More than 300,000 farmers have committed suicide in India since 1995. Infact, this problem is not specific to India, it is quite common in many developing countries. This happens primarily because of financial hardships faced due to inability to grow crops successfully, and an inability to sell crops successfully (at a profit). In this project, our goal is to develop an easy-to-use AI based decision support system for poor illiterate farmers which can give them data-driven recommendations at multiple stages of their crop-growing lifecycle. For example, when should they plant their crops? When should they irrigate their farm, is their farm at-risk of pest invasion? After the crop is harvested, when and where should they sell their crops for maximum profit? From a technical perspective, problems in this space translate to spatio-temporal machine learning problems because of an abundance of remote-sensed and crowdsourced data that we have access to (due to our collaborators help at PlantVillage).
We focus on three problems faced by hard to reach populations (such as homeless youth). We develop AI/ML algorithmic interventions for (i) HIV (and STI) prevention among homeless youth; (ii) substance abuse prevention among homeless youth; and (iii) suicide prevention among homeless youth. All three projects focus on the study of diffusion processes in friendship-based social networks of homeless youth, and how these processes can be harnessed in order to achieve desirable behavior.

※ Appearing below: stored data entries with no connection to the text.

--- config.mk ---
export PLATFORM = sky130hd
export DESIGN_NAME = epoch_seconds_to_calendar
export DESIGN_NICKNAME = d
export VERILOG_FILES = /design/src/hdl/esc_pkg.sv /design/src/hdl/esc_div.sv /design/src/hdl/esc_ctrl.sv /design/src/hdl/epoch_seconds_to_calendar.sv
export SDC_FILE = /design/constraint.sdc
export NUM_CORES = 2
export LEC_CHECK = 0
export ABC_AREA = 1
export CAP_MARGIN = 0
export CORE_ASPECT_RATIO = 0.9
export CORE_MARGIN = 5
export CORE_UTILIZATION = 40
export DETAILED_ROUTE_END_ITERATION = 10
export DONT_BUFFER_PORTS = 1
export PLACE_DENSITY_LB_ADDON = 0.3
export SLEW_MARGIN = 15
export SYNTH_ARGS = -nofsm -noshare
export SYNTH_HDL_FRONTEND = slang
export SYNTH_HIERARCHICAL = 1
export SYNTH_SLANG_ARGS = --single-unit
--- constraint.sdc ---
create_clock -name clk_i -period 17.8 [get_ports clk_i]
set_input_delay 0.89 -clock clk_i [delete_from_list [all_inputs] [get_ports clk_i]]
set_output_delay 0.89 -clock clk_i [all_outputs]
set_load 0.02 [all_outputs]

On a humanitarian level, the end goal of this project is to demonstrably reduce the suffering of disadvantaged populations by influencing and inducing behavior change in homeless youth populations that drives them towards safer practices, such as regular HIV testing, lesser substance abuse, etc. On a scientific level, the goal is not only to model these influence spread phenomena, but to also develop decision support systems (and the necessary tools/algorithms/mechanisms) using which algorithmic interventions can be conducted in social networks of homeless youth in the most efficient manner. Our primary focus in this project is to develop algorithms and tools which are actually usable and deployable in the real world, i.e., algorithms which can actually benefit society for good. In fact, we strive to validate all our models, algorithms and techniques in the real world by testing it out with actual homeless youth (specifically youth in Los Angeles). Over the past seven years, we have been collaborating with social workers from Safe Place for Youth (SPY) and My Friend’s Place (homeless shelters in Los Angeles) to conduct pilot deployment studies of our algorithms with actual homeless youth.

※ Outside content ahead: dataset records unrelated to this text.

==> src/hdl/tcvc_pkg.sv <==
// shared types and constants for the triangle cull and vertex compaction unit
package tcvc_pkg;

   localparam int CornerW  = 16;
   localparam int QDepth   = 2;
   localparam int ReqDataW = 56;
   localparam int RspDataW = 40;

   // what the back end does with a queued triangle
   typedef enum logic [1:0] {
      KIND_PASS,
      KIND_REMAP,
      KIND_DROP
   } kind_type;

   typedef struct packed {
      logic [CornerW-1:0] corner_a;
      logic [CornerW-1:0] corner_b;
      logic [CornerW-1:0] corner_c;
      kind_type           kind;
      logic               new_mesh;
   } tri_type;

endpackage

==> src/hdl/tcvc_front.sv <==
// front end: takes triangles, classifies them and queues them for the back end
module tcvc_front #(
   parameter int MAX_VERTICES = 65536
) (
   input  logic                          clock,
   input  logic                          reset,
   input  logic                          req_tvalid,
   output logic                          req_tready,
   input  logic [tcvc_pkg::ReqDataW-1:0] req_tdata,
   input  logic                          req_tuser,
   input  logic                          enable_removal,
   input  logic                          accept_en,
   output logic                          q_valid,
   output tcvc_pkg::tri_type             q_entry,
   input  logic                          q_pop
);

   localparam logic [tcvc_pkg::CornerW:0] MaxIdx = (tcvc_pkg::CornerW + 1)'(MAX_VERTICES);
   localparam int PtrW  = $clog2(tcvc_pkg::QDepth);
   localparam int FillW = $clog2(tcvc_pkg::QDepth + 1);

   tcvc_pkg::tri_type entry_ff [tcvc_pkg::QDepth];
   logic [PtrW-1:0]   wr_ptr_ff, wr_ptr_in;
   logic [PtrW-1:0]   rd_ptr_ff, rd_ptr_in;
   logic [FillW-1:0]  fill_ff, fill_in;

   tcvc_pkg::tri_type tri_new;
   logic              beyond;
   logic              cull;
   logic              accept;
   logic              push;
   logic              full;

   always_comb begin
      tri_new.corner_a = req_tdata[15:0];
      tri_new.corner_b = req_tdata[31:16];
      tri_new.corner_c = req_tdata[47:32];
      tri_new.new_mesh = req_tuser;
      beyond = ({1'b0, tri_new.corner_a} >= MaxIdx) ||
               ({1'b0, tri_new.corner_b} >= MaxIdx) ||
               ({1'b0, tri_new.corner_c} >= MaxIdx);
      cull = req_tdata[48] || req_tdata[49] || req_tdata[50] || req_tdata[51] || beyond;
      if (!enable_removal) begin
         tri_new.kind = tcvc_pkg::KIND_PASS;
      end else if (cull) begin
         tri_new.kind = tcvc_pkg::KIND_DROP;
      end else begin
         tri_new.kind = tcvc_pkg::KIND_REMAP;
      end
   end

   assign full       = (fill_ff == FillW'(tcvc_pkg::QDepth));
   assign req_tready = accept_en && !full;
   assign accept     = req_tvalid && req_tready;
   // a culled triangle only travels on when it still has to reset the counter
   assign push       = accept && !(tri_new.kind == tcvc_pkg::KIND_DROP && !tri_new.new_mesh);

   assign q_valid = (fill_ff != '0);
   assign q_entry = entry_ff[rd_ptr_ff];

   always_comb begin
      wr_ptr_in = wr_ptr_ff;
      rd_ptr_in = rd_ptr_ff;
      fill_in   = fill_ff;
      if (push) begin
         wr_ptr_in = (wr_ptr_ff == PtrW'(tcvc_pkg::QDepth - 1)) ? '0 : wr_ptr_ff + 1'b1;
      end
      if (q_pop) begin
         rd_ptr_in = (rd_ptr_ff == PtrW'(tcvc_pkg::QDepth - 1)) ? '0 : rd_ptr_ff + 1'b1;
      end
      if (push && !q_pop) begin
         fill_in = fill_ff + 1'b1;
      end else if (q_pop && !push) begin
         fill_in = fill_ff - 1'b1;
      end
   end

   always_ff @(posedge clock) begin
      if (reset) begin
         wr_ptr_ff <= '0;
         rd_ptr_ff <= '0;
         fill_ff   <= '0;
      end else begin
         wr_ptr_ff <= wr_ptr_in;
         rd_ptr_ff <= rd_ptr_in;
         fill_ff   <= fill_in;
      end
      if (push) begin
         entry_ff[wr_ptr_ff] <= tri_new;
      end
   end

endmodule

==> config.mk <==
export PLATFORM = sky130hd
export DESIGN_NAME = tcvc_front
export DESIGN_NICKNAME = d
export VERILOG_FILES = /design/src/hdl/tcvc_pkg.sv /design/src/hdl/tcvc_front.sv
export SDC_FILE = /design/constraint.sdc
export NUM_CORES = 1
export LEC_CHECK = 0
export CAP_MARGIN = 40
export CORE_MARGIN = 2
export CORE_UTILIZATION = 59
export CTS_BUF_LIST = sky130_fd_sc_hd__clkbuf_4 sky130_fd_sc_hd__clkbuf_8
export CTS_CLUSTER_SIZE = 20
export DETAILED_ROUTE_END_ITERATION = 6
export DONT_BUFFER_PORTS = 1
export PLACE_DENSITY = 0.82
export SYNTH_ARGS = -nofsm -noshare
export SYNTH_HDL_FRONTEND = slang
export SYNTH_SLANG_ARGS = --single-unit
export TNS_END_PERCENT = 50
==> constraint.sdc <==
create_clock -name clock -period 3.9 [get_ports clock]
set_clock_uncertainty 0.2 [all_clocks]
set_input_delay 0 -clock clock [delete_from_list [all_inputs] [get_ports clock]]
set_output_delay 0 -clock clock [all_outputs]
set_load 0.1 [all_outputs]
After elaboration in Yosys (flattened, before gate mapping)
Memory sizes are Yosys's and may differ from the RTL's. A register that Yosys moved wholly into a read port is not among the register bits.
Index checks and enable logic that the tools add are counted.
{ "totals": {"register_bits": 4, "mem_bits_rw": 102, "word_cells": 36, "n_memories": 1} }
{ "op_classes": {"n_addsub": 4, "eq_ne": 2, "n_mux": 10, "n_reduce_logical": 16} }
{ "mem_list": {"columns": ["memory", "depth", "width", "rd", "rd_ports_with_merged_regs", "wr", "line_no", "text"], "rows": [
  ["entry_ff", 2, 51, 1, 1, 1, "tcvc_front.sv:22", "tcvc_pkg::tri_type entry_ff [tcvc_pkg::QDepth];"]
]} }
{ "ops": {"columns": ["cell", "n"], "rows": [
  ["$mux 2", 4],
  ["$logic_and 1x1->1", 6],
  ["$mux 1", 6],
  ["$logic_not 1->1", 5],
  ["$eq 2x2->1 const B", 2],
  ["$reduce_bool 2->1", 2],
  ["$logic_or 1x1->1", 3],
  ["$add 1x1->1 const B", 2],
  ["$add 2x1->2 const B", 1],
  ["$sub 2x1->2 const B", 1]
]} }

Longest topological paths before layout
Gate-level depths: netlist of run 1.
{ "depth": {"depth_word": 13, "ltp_mapped": 6, "depth_no_buf": 6} }

Least setup slack after synthesis of run 1
No wires, ideal clock.
{ "synth_timing": {"path_kind": "reg-to-reg", "from": "reg fill_ff[0]", "to": "mem entry_ff[0][0] (netlist name), enable pin", "setup_ns": 0.466, "arrival_time_ns": 3.035, "required_time_ns": 3.234, "slack_ns": 0.199, "path_stages_with_launch": 4, "n_path_buf": 0, "path_cell_list": "dfxtp_1 -> nand2b_1 -> o2111a_4 -> nor2b_1"} }
{ "synth_between": {"elab_chain_len": 7} }
{ "synth_lines": {"columns": ["item", "line_no", "text"], "rows": [
  ["start: declaration", "tcvc_front.sv:25", "logic [FillW-1:0] fill_ff, fill_in;"],
  ["start signal: assignment", "tcvc_front.sv:86", "fill_ff <= fill_in;"],
  ["$eq 2x2->1", "tcvc_front.sv:52", "assign full = (fill_ff == FillW'(tcvc_pkg::QDepth));"],
  ["$logic_not 1->1", "tcvc_front.sv:53", "assign req_tready = accept_en && !full;"],
  ["$logic_and 1x1->1", "tcvc_front.sv:53", null],
  ["$logic_and 1x1->1", "tcvc_front.sv:54", "assign accept = req_tvalid && req_tready;"],
  ["$logic_and 1x1->1", "tcvc_front.sv:56", "assign push = accept && !(tri_new.kind == tcvc_pkg::KIND_DROP && !tri_new.new_mesh);"],
  ["$mux 1", "tcvc_front.sv:88", "if (push) begin"],
  ["$mux 1 (not written as such)", "tcvc_front.sv:89", "entry_ff[wr_ptr_ff] <= tri_new;"],
  ["end: declaration", "tcvc_front.sv:22", null]
]} }
No other way between the ends.

Worst setup path after layout of run 1
{ "layout_timing": {"from": "in req_tdata[51] (netlist name)", "to": "mem entry_ff[0][19] (netlist name), enable pin"} }
{ "layout_between": {"elab_chain_len": 9} }
{ "layout_lines": {"columns": ["item", "line_no", "text"], "rows": [
  ["start: declaration", "tcvc_front.sv:9", "input logic [tcvc_pkg::ReqDataW-1:0] req_tdata,"],
  ["$logic_or 1x1->1", "tcvc_front.sv:42", "cull = req_tdata[48] || req_tdata[49] || req_tdata[50] || req_tdata[51] || beyond;"],
  ["$mux 2", "tcvc_front.sv:45", "end else if (cull) begin"],
  ["$mux 2", "tcvc_front.sv:43", "if (!enable_removal) begin"],
  ["$eq 2x2->1", "tcvc_front.sv:56", null],
  ["$logic_and 1x1->1", "tcvc_front.sv:56", null],
  ["$logic_not 1->1", "tcvc_front.sv:56", null],
  ["$logic_and 1x1->1", "tcvc_front.sv:56", null],
  ["$mux 1", "tcvc_front.sv:88", null],
  ["$mux 1 (not written as such)", "tcvc_front.sv:89", null]
]} }
No other way between the ends.

==> results of run 1 <==
-- flip-flops by register name, indices dropped and copies added (netlist names), named ones only --
name	count
entry_ff	102
rd_ptr_ff	1
wr_ptr_ff	1
fill_ff	2
-- path summary, 6_finish.rpt --
path / from / to / slack (ns)
setup / recovery: req_tdata[51] / entry_ff[0][19] / 0.98
hold / removal: req_tvalid / entry_ff[0][2] / 0.04
setup reg to reg: fill_ff[0] / entry_ff[0][19] / 1.39
hold reg to reg: fill_ff[1] / fill_ff[1] / 0.40
-- metrics by stage --
step	utilization [%]	area, µm²	hold slack (ns)	setup slack [ns]
floorplan	-	3950	-0.131	0.199
global placement	62.9	4040	-0.131	1.52
detailed placement	63.7	4090	-0.124	1.38
CTS	76.1	4890	0.0171	0.964
global route	76.1	4890	0.0368	0.847
finish	76.1	4890	0.0359	0.980
-- cells by family after synthesis --
kind of cell / share of synthesized area (%)
AO/OA/AOI/OAI: 0.759
XOR/XNOR: 0.665
adder cells (fa/ha/maj): 0.316
buffers and inverters: 0.823
flip-flops: 80.0
multiplexers: 14.9
AND/OR/NAND/NOR: 2.53
-- placed cells by master, fill, tap and decap left out, types with 2 or more instances in the layout --
cell / synthesis / routed
and2_1: 3 / 2
buf_12: 0 / 2
bufinv_16: 0 / 2
clkbuf_8: 0 / 9
clkinv_2: 0 / 2
dfxtp_1: 5 / 4
dlygate4sd3_1: 0 / 59
edfxtp_1: 102 / 102
mux2_2: 51 / 51
nand2b_1: 2 / 2
nor2_1: 4 / 4
xor2_1: 2 / 2
-- what timing repair did --
| action | CTS | global route |
|---|---|---|
| buffers inserted | 0 | 0 |
| hold endpoints to repair | 107 | 0 |
| hold buffers | 59 | 0 |
-- routing by layer --
metal	vias up	routed length, µm
met3	14	488
met5	-	0
li1	870	-
met1	953	2770
met4	0	144
met2	81	3990
-- report_power, final --
part / internal, W / switching [W] / total (W) / leakage, nW
sequential: 0.00131 / 0.0000223 / 0.00133 / 0.974
combinational: 0.000120 / 0.000479 / 0.000599 / 0.565
clock: 0.000354 / 0.000341 / 0.000695 / 0.103
total: 0.00178 / 0.000843 / 0.00263 / 1.64
-- cell type report --
| cell class | instances | share of cell area [%] |
|---|---|---|
| flip-flops and latches | 107 | 64.7 |
| inverters | 1 | 0.0768 |
| clock inverters | 6 | 1.66 |
| repair buffers | 63 | 13.4 |
| clock buffers | 9 | 2.53 |
| multi-input cells | 74 | 15.7 |
| well taps | 77 | 1.97 |
==> flow_metrics.py, run 1 <==
metrics = {
    "timing": {
        "setup-violations-final": 0,
        "max_freq_mhz": 342,
        "tns_ns": 0,
        "finalHoldViolCount": 0,
        "tightest_slew_ns": 0.783,
        "drv_slew": 0,
        "final.min_clock_period_ns": 2.92,
        "rsz0062_at_grt": "no",
        "max-slew-margin-rel_pct": 47.7,
        "fin_crit_sh_pct": 74.9,
    },
    "routing": {
        "drt-total-wl_um": 7390,
        "routed_via_density": 5.69,
        "drc": 9,
        "wire_per_inst_um": 21.9,
        "drt_first_pass_iters": 7,
        "ant_nets": 0,
        "drt_iter0_drc": 116,
        "num_vias": 1918,
    },
    "worst_setup_path": {
        "cpMostUsedCell": "dlygate4sd3_1",
        "cpMaxStageDelayCell": "nor2b_4",
        "crit_required_ns": 3.71,
        "worstSetupEndpointType": "register",
        "worstPathMaxFanout": 27,
        "slowest_delay_ns": 0.66,
        "critical_path_arrival_ns": 2.73,
        "cp.depth": 6,
        "worstPathCellList": "dlygate4sd3_1 > nor4_4 > dlygate4sd3_1 > o2111a_4 > nor2b_4 > buf_4",
        "path_class": "in2reg",
        "critPathBufInv": 3,
        "crit_path_start_kind": "input pin",
        "crit_family": "buffers and inverters",
        "reg2regPathDepth": 4,
    },
    "global_routing": {
        "grt_max_degree": 37,
        "grt_pass1_vias": 2161,
        "grtUsageTotal_pct": 20.5,
        "top_usage_layer": "met2",
        "grt_pass1_wl_um": 11200,
        "gr-total-overflow": 0,
        "grt_util_met2_pct": 37.1,
        "antenna_found_initial": 0,
        "met1_usage_pct": 21.7,
        "use_met3_pct": 7.22,
    },
    "power_and_ir_drop": {
        "irDropWorstVdd_mv": 0.383,
        "leakage_nw": 1.64,
        "p_total_w": 0.00263,
        "power_density_nw_per_um2": 537,
    },
    "logic_synthesis": {
        "yosysWarnings": 0,
        "yosys.area.top_type_share_pct": 77.5,
        "synth_commonest_cells": "102 x edfxtp_1, 51 x mux2_2, 5 x buf_2, 5 x dfxtp_1, 4 x nor2_1",
        "syn-num-nets": 252,
        "syn_inst": 188,
        "syn_area_per_cell_um2": 21.0,
        "synth_cell_type_count": 21,
        "ys_ff_latch": 107,
        "ys_seq_area_share_pct": 80.0,
        "yosysTopAreaCell": "edfxtp_1",
        "synth.cell_area_um2": 3950,
        "synth_edf_count": 102,
        "async_flop_share_pct": 0,
        "synth_ff_type": "edfxtp_1",
        "synth.area.top_cells": "edfxtp_1 77%, mux2_2 15%, dfxtp_1 2.5%, buf_2 0.63%, nor4_4 0.54%",
        "yosysMostFrequentCell": "edfxtp_1",
    },
    "cts": {
        "path_clk_slew_ns": 0.10,
        "cts_tree": "yes",
        "clk_latency_ns": 0.35,
        "post_cts_resized": 0,
        "cts.sinks": 107,
        "cts-htree-levels": 3,
        "numCtsBuffers": 9,
        "clockBufferDepth": 2,
        "root_buffer": "clkbuf_8",
    },
    "cells_and_area": {
        "instances_no_fill": 337,
        "fin_nets": 320,
        "regArea_um2": 3160,
        "area_growth_pct": 23.7,
        "nFillCells": 350,
        "diodes": 0,
        "multi_input_comb_area_um2": 767,
        "drive_gt1_share_pct": 29.2,
    },
    "place": {
        "routabilityCongestion": 0.739,
        "port-buffer-count": 0,
        "placed_cells": 263,
        "dpl.hpwl_um": 4360,
    },
    "floorplan": {
        "die_h_um": 85.9,
        "dieArea_um2": 7370,
        "fp-row-count": 29,
        "die_w_um": 85.9,
        "start_util_pct": 61.6,
        "fp.coreArea_um2": 6420,
        "io_pins": 116,
    },
    "run_status": {
        "status": "finished, violations left",
        "violations": "design-rule violations",
    },
    "min_path": {
        "hold_depth": 2,
        "min_path_type": "in2reg",
    },
    "job": {
        "cap_violations": 0,
    },
}
No activity file was read; power rests on OpenSTA's default activity.
==> inputs of run 2 (changes only) <==
==> constraint.sdc (replaced) <==
create_clock -name clock -period 2.42 [get_ports clock]
set_clock_uncertainty 0.2 [all_clocks]
set_input_delay 0 -clock clock [delete_from_list [all_inputs] [get_ports clock]]
set_output_delay 0 -clock clock [all_outputs]
set_load 0.1 [all_outputs]
==> run 2 against run 1 <==
Compared with the run above: critical endpoint is now wr_ptr_ff; first-iteration DRC count is 6.0% lower; design area is 0.43% lower; highest routed layer unchanged; worst setup slack worse by 0.61 ns; the run still ends with design-rule violations left; worst hold slack better by 0.047 ns; largest cell class unchanged; clock power is 45% higher.
==> flow_metrics.py, run 2 (synthesis gave the netlist of run 1 again) <==
metrics = {
    "worst_setup_path": {
        "r2r-start": "fill_ff[0]",
        "r2r-end": "wr_ptr_ff",
        "ff2ff_setup_slack_ns": 0.37,
        "worstSetupEndpointType": "register",
        "worstPathMaxFanout": 4,
        "critical_path_arrival_ns": 2.08,
        "crit_path_start_kind": "register",
        "crit_required_ns": 2.45,
        "startpoint": "fill_ff[0]",
        "reg2regPathDepth": 4,
        "cp-endpoint": "wr_ptr_ff",
        "path_class": "reg2reg",
    },
    "cts": {
        "cts-htree-levels": 3,
        "cts.sinks": 107,
        "path_clk_slew_ns": 0.09,
        "cts_setup_buffers": 0,
        "clk_latency_ns": 0.33,
        "cts_tree": "yes",
        "clockBufferDepth": 2,
        "numCtsBuffers": 9,
        "root_buffer": "clkbuf_8",
    },
    "routing": {
        "drc": 7,
        "drt_iter0_drc": 109,
        "ant_nets": 0,
        "routed_via_density": 5.64,
        "drt-total-wl_um": 7290,
        "wire_per_inst_um": 21.6,
        "drt_first_pass_iters": 6,
        "num_vias": 1905,
    },
    "cells_and_area": {
        "diodes": 0,
        "final_common_cell": "edfxtp_1",
        "reg_top3": "entry_ff: 102 flops, fill_ff: 2 flops",
        "fin_nets": 321,
        "regMostFlops": "entry_ff",
        "largest_register_ffs": 102,
        "area_growth_pct": 23.1,
        "mostFrequentLayoutCells": "102 x edfxtp_1, 58 x dlygate4sd3_1, 51 x mux2_2",
        "drive_gt1_share_pct": 29.9,
    },
    "min_path": {
        "min_path_type": "in2reg",
        "hp-start": "req_tvalid",
    },
    "run_status": {
        "violations": "design-rule violations",
        "status": "finished, violations left",
    },
    "place": {
        "port-buffer-count": 0,
        "routabilityCongestion": 0.718,
        "dpl.hpwl_um": 4390,
    },
    "floorplan": {
        "start_util_pct": 61.6,
        "io_pins": 116,
        "fp.coreArea_um2": 6420,
        "dieArea_um2": 7370,
        "die_w_um": 85.9,
        "fp-row-count": 29,
        "die_h_um": 85.9,
    },
    "timing": {
        "setup-violations-final": 0,
        "drv_slew": 0,
        "finalHoldViolCount": 0,
        "fin_hold_ws_ns": 0.0826,
        "tns_ns": 0,
        "rsz0062_at_grt": "no",
        "final.min_clock_period_ns": 2.05,
        "max_freq_mhz": 488,
        "fin_crit_sh_pct": 84.7,
        "tightest_slew_ns": 0.541,
        "max-slew-margin-rel_pct": 64.1,
    },
    "power_and_ir_drop": {
        "irDropWorstVdd_mv": 0.512,
        "power_density_nw_per_um2": 846,
        "leakage_nw": 1.64,
    },
    "global_routing": {
        "grt_pass1_wl_um": 11200,
        "antenna_found_initial": 0,
        "grt_pass1_vias": 2140,
        "grt_max_degree": 34,
        "grtUsageTotal_pct": 20.6,
        "gr-total-overflow": 0,
    },
    "job": {
        "cap_violations": 0,
    },
}
run 2: changes by cell type in the layout (fill, tap and decap cells not counted), sizes merged:
cell,before,now
buf,4,6
dlygate4sd3,59,58
clkbuf,9,10
bufinv,2,1
run 2: power breakdown:
group	switching, W	total (W)	internal (W)	leakage, nW
clock network	0.000532	0.00101	0.000482	0.0932
logic	0.000769	0.000959	0.000190	0.569
registers	0.0000358	0.00214	0.00211	0.974
total	0.00134	0.00412	0.00278	1.64
run 2: worst min path at each step:
stage               slack (ns)  cells past startpoint              to
floorplan                -0.13                      1      fill_ff[1]
global placement         -0.13                      1        register
detailed placement       -0.13                      1        register
CTS                       0.06                      2  entry_ff[1][0]
global route              0.08                      2  entry_ff[1][1]
finish                    0.08                      2  entry_ff[1][1]
run 2: what timing repair did:
action                                  in CTS  in global routing
endpoints found under the setup margin       0                  0
gates resized for setup                      0                  0
hold endpoints to repair                   107                  0
hold buffers                                58                  0
run 2: metal layers:
| metal | vias to the layer above | track usage (%) | share of wire [%] |
|---|---|---|---|
| met5 | - | 0 | 0 |
| met4 | 0 | 7.65 | 2.1 |
| met3 | 16 | 5.39 | 5.9 |
| met2 | 75 | 38.3 | 56 |
| met1 | 952 | 22.4 | 36 |
| li1 | 862 | - | - |
run 2: layout make-up:
cell class | instances | area, µm²
flip-flops and latches | 107 | 3160
clock buffers | 10 | 131
multi-input cells | 74 | 767
well taps | 77 | 96.3
repair buffers | 64 | 651
inverters | 1 | 3.75
fillers | 348 | 1550
clock inverters | 5 | 55.1
run 2: worst max-delay path: stages, from the launching register on:
cell and delay [ns]:
dfxtp_1 0.41, nand2b_1 0.19, o2111a_4 0.26, dlygate4sd3_1 0.59
mux2_4 0.30
run 2: through the flow:
stage                     cell area [µm²]  setup slack [ns]  power (W)  util (%)  instances
after floorplan                      3960            -0.159    0.00299         -        188
after global placement               4100             0.550    0.00303      63.9        265
after detailed placement             4100             0.485    0.00305      63.9        265
after CTS                            4870             0.357    0.00413      75.8        338
after global routing                 4870             0.309    0.00425      75.8        338
final                                4870             0.371    0.00412      75.8        338
==> inputs of run 3 (changes only) <==
--- a/config.mk
+++ b/config.mk
@@ -7,12 +7,12 @@
 export LEC_CHECK = 0
 export CAP_MARGIN = 40
 export CORE_MARGIN = 2
-export CORE_UTILIZATION = 59
+export CORE_UTILIZATION = 60
 export CTS_BUF_LIST = sky130_fd_sc_hd__clkbuf_4 sky130_fd_sc_hd__clkbuf_8
 export CTS_CLUSTER_SIZE = 20
 export DETAILED_ROUTE_END_ITERATION = 6
 export DONT_BUFFER_PORTS = 1
-export PLACE_DENSITY = 0.82
+export PLACE_DENSITY = 0.8
 export SYNTH_ARGS = -nofsm -noshare
 export SYNTH_HDL_FRONTEND = slang
 export SYNTH_SLANG_ARGS = --single-unit
==> constraint.sdc (replaced) <==
create_clock -name clock -period 2.03 [get_ports clock]
set_clock_uncertainty 0.2 [all_clocks]
set_input_delay 0 -clock clock [delete_from_list [all_inputs] [get_ports clock]]
set_output_delay 0 -clock clock [all_outputs]
set_load 0.1 [all_outputs]
==> run 3 against run 2 <==
Compared with the run above: first-iteration DRC count fell by 9.2%; register-to-register slack got worse by 0.25 ns; combinational power rose by 21%; the run now ends clean; highest routed layer unchanged; design area rose by 0.90%; global-route usage fell by 0.35 points.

COVID-19 is the greatest public health crisis that the world has experienced in the last century. Tackling it requires the collective will of experts from a variety of disciplines. While a lot of efforts have been made by AI researchers in developing agent-based models for simulating the transmission of COVID-19, we believe that AI's enormous potential can (and should) be leveraged to design decision support systems (e.g., in the allocation of limited healthcare resources such as testing kits) which can assist epidemiologists and policy makers in their fight against this pandemic. In particular, COVID-19 testing kits are extremely limited especially in developing countries. Therefore, it is very important to utilize these limited testing resources in the most effective manner. In this project, we research adaptive testing policies to optimally mitigate the COVID-19 epidemic in low-resource developing countries like Panama. Our work is informed through multiple discussions with epidemiologists.

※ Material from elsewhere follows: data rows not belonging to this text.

## config.mk

```make
export PLATFORM = sky130hd
export DESIGN_NAME = rotator_link_step_engine
export DESIGN_NICKNAME = d
export VERILOG_FILES = /design/src/sv/rlse_pkg.sv /design/src/sv/rlse_front.sv /design/src/sv/rlse_jobq.sv /design/src/sv/rlse_back.sv /design/src/sv/rotator_link_step_engine.sv
export SDC_FILE = /design/constraint.sdc
export NUM_CORES = 1
export LEC_CHECK = 0
export BUFFER_PORTS_ARGS = -buffer_cell sky130_fd_sc_hd__buf_2
export CAP_MARGIN = 5
export CELL_PAD_IN_SITES_DETAIL_PLACEMENT = 1
export CELL_PAD_IN_SITES_GLOBAL_PLACEMENT = 1
export CORE_AREA = 8 8 268 270
export DETAILED_ROUTE_END_ITERATION = 12
export DIE_AREA = 0 0 276 278
export GPL_ROUTABILITY_DRIVEN = 0
export PLACE_DENSITY_LB_ADDON = 0.05
export SYNTH_ARGS = -nofsm -noshare
export SYNTH_HDL_FRONTEND = slang
export SYNTH_HIERARCHICAL = 1
export SYNTH_SLANG_ARGS = --single-unit
```

## constraint.sdc

```tcl
create_clock -name clk -period 7.4 [get_ports clk]
set_input_delay 0.37 -clock clk [delete_from_list [all_inputs] [get_ports clk]]
set_output_delay 0.37 -clock clk [all_outputs]
set_load 0.005 [all_outputs]
```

Security is a critical concern around the world, whether it is the challenge of protecting ports, airports and other critical national infrastructure, or protecting wildlife/forests and fisheries, or suppressing crime in urban areas. In many of these cases, limited security resources prevent full security coverage at all times. Instead, these limited resources must be allocated and scheduled efficiently, avoiding predictability, while simultaneously taking into account an adversary’s response to the security coverage, the adversary’s preferences and potential uncertainty over such preferences and capabilities. Computational game theory can help us build decision-aids for such efficient security resource allocation problems.